Question

What is the double bond equivalent of X (final product) in the above sequence?

Answer 1

Hint: In order to determine the double bond equivalent, we will look for the double bond and the ring present in the final product formed by the given reaction sequence.

Complete step by step answer:
In the given reaction sequence, the reactant cyclopropane-1,2,3-tricarbonyl chloride on reaction with substituted amine, that is, dimethyl amine ${{(C{{H}_{3}})}_{2}}NH$ which is a strong base. The nucleophilic acyl substitution reaction (through ${{S}_{N}}2$ mechanism) takes place as the base acts as a strong nucleophile and attacks the carbonyl carbon atom. The base abstracts a proton, leaving behind ${{(C{{H}_{3}})}_{2}}N-$ group attached to the carbonyl carbon. The chloride leaves being a better leaving group. We thus, get a tertiary amide group formed.

Further, the reaction with lithium aluminium hydride leads to the reduction of the carbonyl group present in the compound to ${{3}^{\circ }}$ amine.

Followed by the reaction with methyl iodide, leads to the alkylation of the tertiary amine formed in the above step. The lone pair of electrons on the nitrogen atom of the amine causes nucleophilic attack on the methyl group of $C{{H}_{3}}-I$.

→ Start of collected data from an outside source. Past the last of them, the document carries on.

[src/rtl/nn_seq_controller_if.sv]
// rtl/nn_seq_controller_if.sv - config bus and input/output stream handshakes for nn_seq_controller
interface nn_seq_controller_if;
    logic       cfg_we;
    logic [4:0] cfg_addr;
    logic [3:0] cfg_data;
    logic       cfg_err;
    logic       in_valid;
    logic       in_ready;
    logic [1:0] in_x1;
    logic [1:0] in_x2;
    logic       out_valid;
    logic       out_ready;
    logic [1:0] out_y;

    modport master (
        output cfg_we, cfg_addr, cfg_data, in_valid, in_x1, in_x2, out_ready,
        input  cfg_err, in_ready, out_valid, out_y
    );

    modport slave (
        input  cfg_we, cfg_addr, cfg_data, in_valid, in_x1, in_x2, out_ready,
        output cfg_err, in_ready, out_valid, out_y
    );
endinterface

[src/rtl/nn_seq_controller.sv]
// rtl/nn_seq_controller.sv - sequenced 2-3-1 network on one shared MAC neuron, 11 steps per inference
// Optional NN_SEQ_PERF_EN adds a 16-bit completed-inference counter (perf_count).
module nn_seq_controller (
    input  logic clk,
    input  logic rst,
    nn_seq_controller_if.slave bus,
    output logic busy
`ifdef NN_SEQ_PERF_EN
    ,
    output logic [15:0] perf_count
`endif
);
    typedef enum logic [1:0] {IDLE, RUN, DONE} state_t;

    state_t     state, state_nxt;
    logic [3:0] step;
    logic [1:0] x1, x2;
    logic [1:0] f1, f2, f3, f4, f5;
    logic [1:0] y_q;
    logic [5:0] acc, acc_nxt;
    logic       err_q;
    logic [1:0] w [0:10];
    logic [3:0] b [0:5];

    logic [1:0] op_a, op_w;
    logic [3:0] op_b;
    logic       first, last;
    logic [3:0] prod;
    logic [1:0] act;
    logic [2:0] bias_idx;
    logic       accept, handoff;

    assign accept   = (state == IDLE) && bus.in_valid;
    assign handoff  = (state == DONE) && bus.out_ready;
    assign bias_idx = 3'(cfg_addr_minus_11(bus.cfg_addr));

    function automatic logic [4:0] cfg_addr_minus_11(input logic [4:0] a);
        return a - 5'd11;
    endfunction

    always_ff @(posedge clk) begin
        if (rst) state <= IDLE;
        else     state <= state_nxt;
    end

    always_comb begin
        state_nxt = state;
        case (state)
            IDLE:    if (bus.in_valid)  state_nxt = RUN;
            RUN:     if (step == 4'd10) state_nxt = DONE;
            DONE:    if (bus.out_ready) state_nxt = IDLE;
            default: state_nxt = IDLE;
        endcase
    end

    always_comb begin
        bus.in_ready  = (state == IDLE);
        bus.out_valid = (state == DONE);
        busy          = (state == RUN);
        bus.out_y     = y_q;
        bus.cfg_err   = err_q;
    end

    // Operand schedule: the first step of each neuron seeds acc with its bias.
    always_comb begin
        op_a  = 2'd0;
        op_w  = 2'd0;
        op_b  = 4'd0;
        first = 1'b0;
        last  = 1'b0;
        case (step)
            4'd0:  begin op_a = x1; op_w = w[0];  op_b = b[0]; first = 1'b1; last = 1'b1; end
            4'd1:  begin op_a = x2; op_w = w[1];  op_b = b[1]; first = 1'b1; last = 1'b1; end
            4'd2:  begin op_a = f1; op_w = w[2];  op_b = b[2]; first = 1'b1; end
            4'd3:  begin op_a = f2; op_w = w[5];  last = 1'b1; end
            4'd4:  begin op_a = f1; op_w = w[3];  op_b = b[3]; first = 1'b1; end
            4'd5:  begin op_a = f2; op_w = w[6];  last = 1'b1; end
            4'd6:  begin op_a = f1; op_w = w[4];  op_b = b[4]; first = 1'b1; end
            4'd7:  begin op_a = f2; op_w = w[7];  last = 1'b1; end
            4'd8:  begin op_a = f3; op_w = w[8];  op_b = b[5]; first = 1'b1; end
            4'd9:  begin op_a = f4; op_w = w[9];  end
            4'd10: begin op_a = f5; op_w = w[10]; last = 1'b1; end
            default: ;
        endcase
        prod    = {2'b00, op_a} * {2'b00, op_w};
        acc_nxt = first ? ({2'b00, op_b} + {2'b00, prod}) : (acc + {2'b00, prod});
        act     = (acc_nxt > 6'd3) ? 2'd3 : acc_nxt[1:0];
    end

    always_ff @(posedge clk) begin
        if (rst) begin
            step  <= 4'd0;
            x1    <= 2'd0;
            x2    <= 2'd0;
            f1    <= 2'd0;
            f2    <= 2'd0;
            f3    <= 2'd0;
            f4    <= 2'd0;
            f5    <= 2'd0;
            y_q   <= 2'd0;
            acc   <= 6'd0;
            err_q <= 1'b0;
            for (int i = 0; i < 11; i++) w[i] <= 2'd0;
            for (int i = 0; i < 6; i++)  b[i] <= 4'd0;
        end else begin
            err_q <= bus.cfg_we && (state == RUN);
            if (bus.cfg_we && (state != RUN)) begin
                if (bus.cfg_addr < 5'd11)      w[bus.cfg_addr[3:0]] <= bus.cfg_data[1:0];
                else if (bus.cfg_addr < 5'd17) b[bias_idx]          <= bus.cfg_data;
            end
            if (accept) begin
                x1   <= bus.in_x1;
                x2   <= bus.in_x2;
                step <= 4'd0;
            end
            if (state == RUN) begin
                acc  <= acc_nxt;
                step <= step + 4'd1;
                if (last) begin
                    case (step)
                        4'd0:    f1  <= act;
                        4'd1:    f2  <= act;
                        4'd3:    f3  <= act;
                        4'd5:    f4  <= act;
                        4'd7:    f5  <= act;
                        default: y_q <= act;
                    endcase
                end
            end
        end
    end

`ifdef NN_SEQ_PERF_EN
    always_ff @(posedge clk) begin
        if (rst)          perf_count <= 16'd0;
        else if (handoff) perf_count <= perf_count + 16'd1;
    end
`else
    logic unused_handoff;
    assign unused_handoff = handoff;
`endif
endmodule
==> src/rtl/antfarm_pkg.sv <==
// Shared antfarm constants and types: cell-code width, grid dimensions and the
// scanner state encoding used by the grid RAM, scanner and display decoder.
package antfarm_pkg;

   localparam int CELL_W    = 5;
   localparam int GRID_COLS = 16;
   localparam int GRID_ROWS = 8;

   typedef logic [CELL_W-1:0] cell_t;

   typedef enum logic [1:0] {
      ST_IDLE,
      ST_SCAN,
      ST_DRAIN,
      ST_COMMIT
   } scan_state_t;

   // Index width that stays at least one bit for degenerate sizes.
   function automatic int idx_width(input int n);
      return (n > 1) ? $clog2(n) : 1;
   endfunction

endpackage

==> src/rtl/grid_view_scanner_refresh_timer.sv <==
// Free-running modulo-DIV counter; tick is high on the terminal count, once
// every DIV clocks, with the first tick DIV-1 clocks after reset release.
module refresh_timer
   import antfarm_pkg::*;
#(
   parameter int  DIV = 50000,
   localparam int CW  = idx_width(DIV)
) (
   input  logic clk,
   input  logic rst,
   output logic tick
);

   logic [CW-1:0] count_reg;

   assign tick = (count_reg == CW'(DIV - 1));

   always_ff @(posedge clk) begin
      if (rst) begin
         count_reg <= '0;
      end else if (tick) begin
         count_reg <= '0;
      end else begin
         count_reg <= count_reg + CW'(1);
      end
   end

endmodule

==> src/rtl/grid_view_scanner.sv <==
// Reads a window of DIGITS cells from one grid row into shadow registers and
// commits them to the display outputs atomically, once per refresh or request.
module grid_view_scanner
   import antfarm_pkg::*;
#(
   parameter int  COLS        = GRID_COLS,
   parameter int  ROWS        = GRID_ROWS,
   parameter int  DIGITS      = 6,
   parameter int  REFRESH_DIV = 50000,
   localparam int COL_W       = idx_width(COLS),
   localparam int ROW_W       = idx_width(ROWS),
   localparam int K_W         = idx_width(DIGITS)
) (
   input  logic                       clk,
   input  logic                       rst,
   input  logic [ROW_W-1:0]           view_row,
   input  logic [COL_W-1:0]           view_col,
   input  logic                       refresh_req,
   output logic                       rd_en,
   output logic [ROW_W+COL_W-1:0]     rd_addr,
   input  logic [CELL_W-1:0]          rd_data,
   output logic [CELL_W*DIGITS-1:0]   cells,
   output logic                       busy,
   output logic                       frame_done
);

   scan_state_t state_reg, state_next;

   logic [ROW_W-1:0]          row_f_reg;
   logic [COL_W-1:0]          col_ptr_reg;
   logic [K_W-1:0]            k_reg;
   logic                      pending_reg;
   logic                      rd_valid_reg;
   logic [K_W-1:0]            rd_idx_reg;
   cell_t                     shadow_reg [DIGITS];
   logic [CELL_W*DIGITS-1:0]  cells_reg;
   logic                      frame_done_reg;

   logic tick;
   logic start_req;
   logic start;
   logic last_read;

   refresh_timer #(
      .DIV  (REFRESH_DIV)
   ) u_refresh_timer (
      .clk  (clk),
      .rst  (rst),
      .tick (tick)
   );

   assign start_req = tick | refresh_req;
   assign start     = (state_reg == ST_IDLE) && (start_req || pending_reg);
   assign last_read = (k_reg == K_W'(DIGITS - 1));

   always_ff @(posedge clk) begin
      if (rst) begin
         state_reg <= ST_IDLE;
      end else begin
         state_reg <= state_next;
      end
   end

   always_comb begin
      state_next = state_reg;
      case (state_reg)
         ST_IDLE:   if (start) state_next = ST_SCAN;
         ST_SCAN:   if (last_read) state_next = ST_DRAIN;
         ST_DRAIN:  state_next = ST_COMMIT;
         ST_COMMIT: state_next = ST_IDLE;
         default:   state_next = ST_IDLE;
      endcase
   end

   always_comb begin
      rd_en   = 1'b0;
      rd_addr = '0;
      busy    = 1'b0;
      case (state_reg)
         ST_SCAN: begin
            rd_en   = 1'b1;
            rd_addr = {row_f_reg, col_ptr_reg};
            busy    = 1'b1;
         end
         ST_DRAIN, ST_COMMIT: busy = 1'b1;
         default: ;
      endcase
   end

   // col_ptr_reg holds the frame's latched view_col and then walks the window;
   // its natural overflow gives the silent column wrap.
   always_ff @(posedge clk) begin
      if (rst) begin
         row_f_reg      <= '0;
         col_ptr_reg    <= '0;
         k_reg          <= '0;
         pending_reg    <= 1'b0;
         rd_valid_reg   <= 1'b0;
         rd_idx_reg     <= '0;
         cells_reg      <= '0;
         frame_done_reg <= 1'b0;
         for (int i = 0; i < DIGITS; i++) begin
            shadow_reg[i] <= '0;
         end
      end else begin
         if (start) begin
            row_f_reg   <= view_row;
            col_ptr_reg <= view_col;
            k_reg       <= '0;
         end else if (state_reg == ST_SCAN) begin
            col_ptr_reg <= col_ptr_reg + COL_W'(1);
            k_reg       <= k_reg + K_W'(1);
         end

         // A start taken in IDLE absorbs any simultaneous request.
         if (state_reg != ST_IDLE && start_req) begin
            pending_reg <= 1'b1;
         end else if (start) begin
            pending_reg <= 1'b0;
         end

         rd_valid_reg <= (state_reg == ST_SCAN);
         rd_idx_reg   <= k_reg;
         for (int i = 0; i < DIGITS; i++) begin
            if (rd_valid_reg && rd_idx_reg == K_W'(i)) begin
               shadow_reg[i] <= rd_data;
            end
         end

         frame_done_reg <= (state_reg == ST_COMMIT);
         if (state_reg == ST_COMMIT) begin
            for (int i = 0; i < DIGITS; i++) begin
               cells_reg[CELL_W*i +: CELL_W] <= shadow_reg[i];
            end
         end
      end
   end

   assign cells      = cells_reg;
   assign frame_done = frame_done_reg;

endmodule

==> config.mk <==
export PLATFORM = sky130hd
export DESIGN_NAME = grid_view_scanner
export DESIGN_NICKNAME = d
export VERILOG_FILES = /design/src/rtl/antfarm_pkg.sv /design/src/rtl/grid_view_scanner_refresh_timer.sv /design/src/rtl/grid_view_scanner.sv
export SDC_FILE = /design/constraint.sdc
export NUM_CORES = 1
export LEC_CHECK = 0
export ABC_AREA = 0
export CORE_ASPECT_RATIO = 1.75
export CORE_MARGIN = 4
export CORE_UTILIZATION = 45
export CTS_CLUSTER_DIAMETER = 120
export DETAILED_ROUTE_END_ITERATION = 7
export GPL_ROUTABILITY_DRIVEN = 0
export PLACE_DENSITY = 0.67
export SYNTH_ARGS = -nofsm -noshare
export SYNTH_HDL_FRONTEND = slang
export SYNTH_SLANG_ARGS = --single-unit
==> constraint.sdc <==
create_clock -name clk -period 2.06 [get_ports clk]
set_clock_uncertainty 0.05 [all_clocks]
set_input_delay 0.206 -clock clk [delete_from_list [all_inputs] [get_ports clk]]
set_output_delay 0.206 -clock clk [all_outputs]
set_load 0.02 [all_outputs]
==> reports/metrics.yaml <==
power_and_ir_drop:
  power.total_w: 0.00475
  p_per_area_nw_per_um2: 976
  switching_share_pct: 27.3
  seq_power_share_pct: 46.2
  p_leak_nw: 1.78
  p_int_w: 0.00345
  pwr-share-comb_pct: 19.8
  ir_drop_mv: 0.644
  clockPowerShare_pct: 34.0
  switchingPower_w: 0.00130
cells_and_area:
  diodes: 0
  fillers: 771
  multi_input_area_um2: 1620
  fin_nets: 430
  design_area_um2: 4860
  drive_above_1_share_pct: 9.49
  register_area_um2: 2180
  area_growth_pct: 25.5
cts:
  hold_buffers: 0
  htree_num_levels: 3
  cts_buffers: 9
  cts_root_buf: "clkbuf_16"
  cts_buffer_depth: 2
  clock_latency_ns: 0.34
  clock-sinks: 94
  cts.clk_slew.worst_paths_ns: 0.07
  cts_tree: "built"
worst_setup_path:
  worstSetupPathType: "register to primary output"
  ff2ff_path_depth: 5
  worst_path_max_delay_cell: "clkdlybuf4s50_1"
  cp-end-kind: "primary output"
  cp_cell_sequence: "inv_1, ha_4, clkdlybuf4s50_1"
  start_kind: "register"
  worstPathArrival_ns: 1.67
  r2r_slack_ns: 0.21
  path_max_fanout: 12
  slowest_delay_ns: 0.63
  worstPathRequired_ns: 1.80
global_route:
  grtUsageMet2_pct: 27.2
  grt_usage_pct: 15.0
  grt_use_met1_pct: 16.1
  grt_pass1_wl_um: 11800
  grt_use_met3_pct: 4.12
  busiest_layer: "met2"
  grt_overflow_total: 0
  grt_pass1_vias: 2538
  antenna_found_initial: 0
  grt_start_max_net_pins: 34
sta:
  final_hold_viol_count: 0
  tightest_slew_ns: 0.431
  rsz0062_at_grt: "no"
  clock.fmax_mhz: 519
  finalWorstSetupSlack_ns: 0.132
  setup_violations: 0
  fin_crit_ns: 1.93
  setup_tns_ns: 0
  whs_ns: 0.176
  fin_crit_sh_pct: 93.6
  max-slew-margin-rel_pct: 71.2
  slew_violations: 0
logic_synthesis:
  yosysMostFrequentCell: "dfxtp_1"
  ys_top_cells_by_area: "dfxtp_1 33%, edfxtp_1 23%, mux2i_1 9.3%, and2_1 6.0%, nor2_1 5.4%"
  synth-simple-area-share_pct: 21.5
  yosys_warnings: 0
  synth_area_um2: 3880
  yosysTopAreaCell: "dfxtp_1"
  synth_top_family_by_area: "simple AND/OR/NAND/NOR gates"
  synth_top_flop_cell: "dfxtp_1"
  synth_compound_area_share_pct: 2.58
  avgSynthCellArea_um2: 11.1
  yosysSeqAreaShare_pct: 56.3
  synth_top_area_share_pct: 33.0
  synth_edf_count: 30
  ys_seq_elements: 94
  synthCells: 349
  synth.distinct_cells: 39
  synth-xor-area-share_pct: 4.07
  async_flop_share_pct: 0
  synthAdderAreaFrac_pct: 2.90
  synth_common_cells: "64 x dfxtp_1, 56 x nor2_1, 37 x and2_1"
  synthMuxAreaShare_pct: 10.5
  synth.net_count: 373
floorplanning:
  rows: 44
  start_util_pct: 46.3
  die_h_um: 131
  dieArea_um2: 10200
  core_area_um2: 8370
  chipWidth_um: 78.2
  ios: 55
place:
  dp_hpwl_um: 5020
  place_ws_ns: 0.152
  port_buffers: 54
  placed_cell_area_um2: 4560
route:
  routed-via-count: 2520
  wl_per_cell_um: 13.3
  viasPerCell: 4.79
  drt_wl_total_um: 6980
  detail-route-antenna-nets: 0
  dr.pass1.iters: 4
  drc: 0
  drt-initial-drc-count: 133
flow_run:
  maxCapViolations: 0
min_path:
  holdPathStages: 2
  hp-class: "primary input to register"
status:
  outcome: "complete, no violations"
## cells in the final DEF, fill, tap and decap left out, types with 5 or more instances in the layout
| cell | instances |
|---|---|
| dfxtp_1 | 64 |
| nor2_1 | 56 |
| clkdlybuf4s50_1 | 45 |
| and2_1 | 37 |
| mux2i_1 | 36 |
| edfxtp_1 | 30 |
| xnor2_1 | 13 |
| nand2b_1 | 12 |
| nor2b_1 | 10 |
| clkbuf_16 | 10 |
| inv_1 | 8 |
| dlygate4sd2_1 | 8 |
| nand2_1 | 7 |
| ha_1 | 7 |
| nor3_1 | 6 |
| xor2_1 | 5 |
| buf_4 | 5 |
## power by group through the flow
stage          combinational, W  clock [W]  sequential [W]
6_report               0.000942    0.00161         0.00219
4_1_cts                0.000967    0.00166         0.00219
5_1_grt                 0.00104    0.00174         0.00222
3_5_place_dp           0.000966          0         0.00223
3_3_place_gp           0.000941          0         0.00223
2_1_floorplan          0.000596          0         0.00224
## cell type report
type / count / share of cell area, %
clock buffers: 11 / 5.43
clock inverters: 5 / 0.797
inverters: 8 / 0.617
multi-input cells: 233 / 33.4
flip-flops and latches: 94 / 44.9
well taps: 115 / 2.96
repair buffers: 60 / 12.0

The alkyl ammonium salt reacts with silver oxide and water, such that it produces silver iodide and silver hydroxide. The $O{{H}^{-}}$ from the water, abstracts protons for the adjacent carbon atom, forming a double bond as the tertiary amine leaves the compound.

Therefore, the double bond equivalent in the product formed involves three pi-bonds and a ring. So, the degree of unsaturation is 4.

Note: The double bond equivalent accounts for the degree of unsaturation in the system, that is the presence of a double bond or a ring system.